Visual and motor signatures of locomotion dynamically shape a population code for feature detection in Drosophila

  1. Maxwell H Turner
  2. Avery Krieger
  3. Michelle M Pang
  4. Thomas R Clandinin  Is a corresponding author
  1. Department of Neurobiology, Stanford University, United States
10 figures and 1 additional file

Figures

Small spot detection is unreliable during self-generated rotation.

(A) Schematic illustrating the stimulus and detection task. A small dark spot on top of a grayscale natural image moved through a visual receptive field (white dashed circle). (B) When the background image was stationary, small spot detection was trivial using either local luminance (top) or spatial contrast (bottom) cues. Vertical dashed lines indicate the window of time that the spot passes through the receptive field. (C) To mimic an object detection task during self-generated rotation, we moved the background image independently of the spot with a variable speed. (D) Movement of the background image alone (red trace) caused dramatic fluctuations in luminance and contrast within the receptive field. The addition of the small moving spot (blue trace) caused relatively small changes in the luminance or contrast signal, which depends on the spatial structure of the image. (E) Discriminability of the spot based on luminance (left) or contrast (right) during the time period when the spot passed through the receptive field, as a function of background image speed. Points indicate mean ± S.E.M. across a collection of 20 grayscale natural images. Even for slow background speeds, detection was corrupted, and the discriminability of the spot decreased further as the background speed increased.

Figure 2 with 1 supplement
A method to extract optic glomerulus population responses from bulk-labeled neuropil.

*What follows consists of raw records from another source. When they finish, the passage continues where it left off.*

`src/rtl/bcd_shift_pkg.sv`:
```
package bcd_shift_pkg;

    typedef enum logic [1:0] {
        SH_IDLE = 2'd0,
        SH_LOW  = 2'd1,
        SH_HIGH = 2'd2
    } sh_state_e;

endpackage

```
`src/rtl/bcd_remap_table.sv`:
```
module bcd_remap_table #(
    parameter int NBITS = 16,
    parameter int IDX_W = $clog2(NBITS)
) (
    input  logic             clk,
    input  logic             rst_n,
    input  logic             we_i,
    input  logic [IDX_W-1:0] addr_i,
    input  logic [IDX_W-1:0] data_i,
    input  logic [NBITS-1:0] word_i,
    output logic [NBITS-1:0] frame_o
);

    logic [IDX_W-1:0] map_d [NBITS];
    logic [IDX_W-1:0] map_q [NBITS];

    always_comb begin
        for (int k = 0; k < NBITS; k++) begin
            map_d[k] = map_q[k];
        end
        if (we_i) begin
            map_d[addr_i] = data_i;
        end
    end

    always_ff @(posedge clk) begin
        if (!rst_n) begin
            for (int k = 0; k < NBITS; k++) begin
                map_q[k] <= IDX_W'(NBITS - 1 - k);
            end
        end else begin
            for (int k = 0; k < NBITS; k++) begin
                map_q[k] <= map_d[k];
            end
        end
    end

    // slot k of the outgoing frame picks logical bit map[k]
    for (genvar k = 0; k < NBITS; k++) begin : g_slot
        assign frame_o[k] = word_i[map_q[k]];
    end

endmodule

```
`src/rtl/bcd_tick_gen.sv`:
```
module bcd_tick_gen #(
    parameter int HALF_DIV = 4
) (
    input  logic clk,
    input  logic rst_n,
    input  logic clr_i,
    output logic tick_o
);

    localparam int CNT_W = (HALF_DIV > 1) ? $clog2(HALF_DIV) : 1;
    localparam logic [CNT_W-1:0] LAST = CNT_W'(HALF_DIV - 1);

    logic [CNT_W-1:0] cnt_d, cnt_q;

    always_comb begin
        if (clr_i || cnt_q == LAST) begin
            cnt_d = '0;
        end else begin
            cnt_d = cnt_q + 1'b1;
        end
    end

    always_ff @(posedge clk) begin
        if (!rst_n) begin
            cnt_q <= '0;
        end else begin
            cnt_q <= cnt_d;
        end
    end

    assign tick_o = (cnt_q == LAST);

endmodule

```
`src/rtl/bcd_shift_fsm.sv`:
```
module bcd_shift_fsm
    import bcd_shift_pkg::*;
#(
    parameter int NBITS = 16,
    parameter int IDX_W = $clog2(NBITS)
) (
    input  logic             clk,
    input  logic             rst_n,
    input  logic             start_i,
    input  logic             mains_ok_i,
    input  logic             tick_i,
    input  logic [NBITS-1:0] frame_i,
    output logic             tick_clr_o,
    output logic             sdat_o,
    output logic             sclk_o,
    output logic             busy_o,
    output logic             done_o
);

    localparam logic [IDX_W-1:0] LAST_SLOT = IDX_W'(NBITS - 1);

    typedef struct packed {
        sh_state_e        st;
        logic [IDX_W-1:0] idx;
        logic [NBITS-1:0] frame;
        logic             sdat;
        logic             sclk;
        logic             busy;
        logic             done;
    } fsm_t;

    localparam fsm_t FSM_RESET = '{
        st:    SH_IDLE,
        idx:   '0,
        frame: '0,
        sdat:  1'b0,
        sclk:  1'b0,
        busy:  1'b0,
        done:  1'b0
    };

    fsm_t r_d, r_q;

    always_comb begin
        r_d        = r_q;
        r_d.done   = 1'b0;
        tick_clr_o = 1'b0;
        if (!mains_ok_i) begin
            // no power downstream: drop everything, keep lines low
            r_d = FSM_RESET;
        end else begin
            unique case (r_q.st)
                SH_IDLE: begin
                    if (start_i) begin
                        r_d.st     = SH_LOW;
                        r_d.idx    = '0;
                        r_d.sdat   = frame_i[0];
                        r_d.frame  = frame_i >> 1;
                        r_d.sclk   = 1'b0;
                        r_d.busy   = 1'b1;
                        tick_clr_o = 1'b1;
                    end
                end
                SH_LOW: begin
                    if (tick_i) begin
                        r_d.sclk = 1'b1;
                        r_d.st   = SH_HIGH;
                    end
                end
                SH_HIGH: begin
                    if (tick_i) begin
                        r_d.sclk = 1'b0;
                        if (r_q.idx == LAST_SLOT) begin
                            r_d.st   = SH_IDLE;
                            r_d.sdat = 1'b0;
                            r_d.busy = 1'b0;
                            r_d.done = 1'b1;
                        end else begin
                            r_d.st    = SH_LOW;
                            r_d.idx   = r_q.idx + 1'b1;
                            r_d.sdat  = r_q.frame[0];
                            r_d.frame = r_q.frame >> 1;
                        end
                    end
                end
                default: r_d = FSM_RESET;
            endcase
        end
    end

    always_ff @(posedge clk) begin
        if (!rst_n) begin
            r_q <= FSM_RESET;
        end else begin
            r_q <= r_d;
        end
    end

    assign sdat_o = r_q.sdat;
    assign sclk_o = r_q.sclk;
    assign busy_o = r_q.busy;
    assign done_o = r_q.done;

endmodule

```
`src/rtl/bcd_shift_driver.sv`:
```
module bcd_shift_driver #(
    parameter int DIGITS   = 4,
    parameter int DIG_W    = 4,
    parameter int HALF_DIV = 4,
    localparam int NBITS   = DIGITS * DIG_W,
    localparam int IDX_W   = $clog2(NBITS)
) (
    input  logic             clk,
    input  logic             rst_n,
    input  logic             start_i,
    input  logic [NBITS-1:0] digits_i,
    input  logic             mains_ok_i,
    input  logic             map_we_i,
    input  logic [IDX_W-1:0] map_addr_i,
    input  logic [IDX_W-1:0] map_data_i,
    output logic             ser_data_o,
    output logic             ser_clk_o,
    output logic             busy_o,
    output logic             done_o
);

    logic [NBITS-1:0] frame;
    logic             tick;
    logic             tick_clr;
    logic             sdat;
    logic             sclk;

    bcd_remap_table #(
        .NBITS (NBITS),
        .IDX_W (IDX_W)
    ) remap_i (
        .clk     (clk),
        .rst_n   (rst_n),
        .we_i    (map_we_i),
        .addr_i  (map_addr_i),
        .data_i  (map_data_i),
        .word_i  (digits_i),
        .frame_o (frame)
    );

    bcd_tick_gen #(
        .HALF_DIV (HALF_DIV)
    ) tick_i (
        .clk    (clk),
        .rst_n  (rst_n),
        .clr_i  (tick_clr),
        .tick_o (tick)
    );

    bcd_shift_fsm #(
        .NBITS (NBITS),
        .IDX_W (IDX_W)
    ) fsm_i (
        .clk        (clk),
        .rst_n      (rst_n),
        .start_i    (start_i),
        .mains_ok_i (mains_ok_i),
        .tick_i     (tick),
        .frame_i    (frame),
        .tick_clr_o (tick_clr),
        .sdat_o     (sdat),
        .sclk_o     (sclk),
        .busy_o     (busy_o),
        .done_o     (done_o)
    );

    // lines go low in the same cycle that power is reported missing
    assign ser_data_o = sdat & mains_ok_i;
    assign ser_clk_o  = sclk & mains_ok_i;

endmodule

```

(A) Schematic of the left half of the brain showing optic lobe and the optic glomeruli of the central brain, which receive inputs from distinct visual projection neurons. Me: Medulla, LP: Lobula Plate, Lo: Lobula, PVLP: Posterior Ventrolateral Protocerebrum, PLP: Posterior Lateral Protocerebrum. (B) Schematic of imaging and stimulation setup. (C) LC4 neurons expressing plasma membrane-bound myr::tdTomato (magenta) and presynaptically localized syt1GCaMP6f (green), which is enriched in axons in the optic glomerulus. (D) For pan-glomerulus imaging, cholinergic neurons express myr::tdTomato (purple) and syt1GCaMP6f (green). The optic glomeruli in the PVLP/PLP can be seen. (E) Pipeline for generating the mean brain from in vivo, high-resolution anatomical scans and aligning this mean brain to the JRC2018 template brain. Using this bridging registration, neuron and presynaptic site locations from the hemibrain connectome can be transformed into the mean brain space, allowing in vivo voxels to be assigned to distinct, non-overlapping optic glomeruli. (F) Montage showing z planes (rows) of the registered brain space for the mean brain myr::tdTomato (purple) and syt1GCaMP6f (green) channels (first and second columns, respectively), JRC2018 template brain (third column) and optic glomeruli map (fourth column). (G) Mean brain images at indicated z levels showing distinct glomerulus locations of interest. (H) For the locations of interest in (G), the optic glomerulus map is overlaid on the mean brain (first column) and alignment is shown for each of the 10 individual flies (remaining columns). For all images, scale bar is 25 μm.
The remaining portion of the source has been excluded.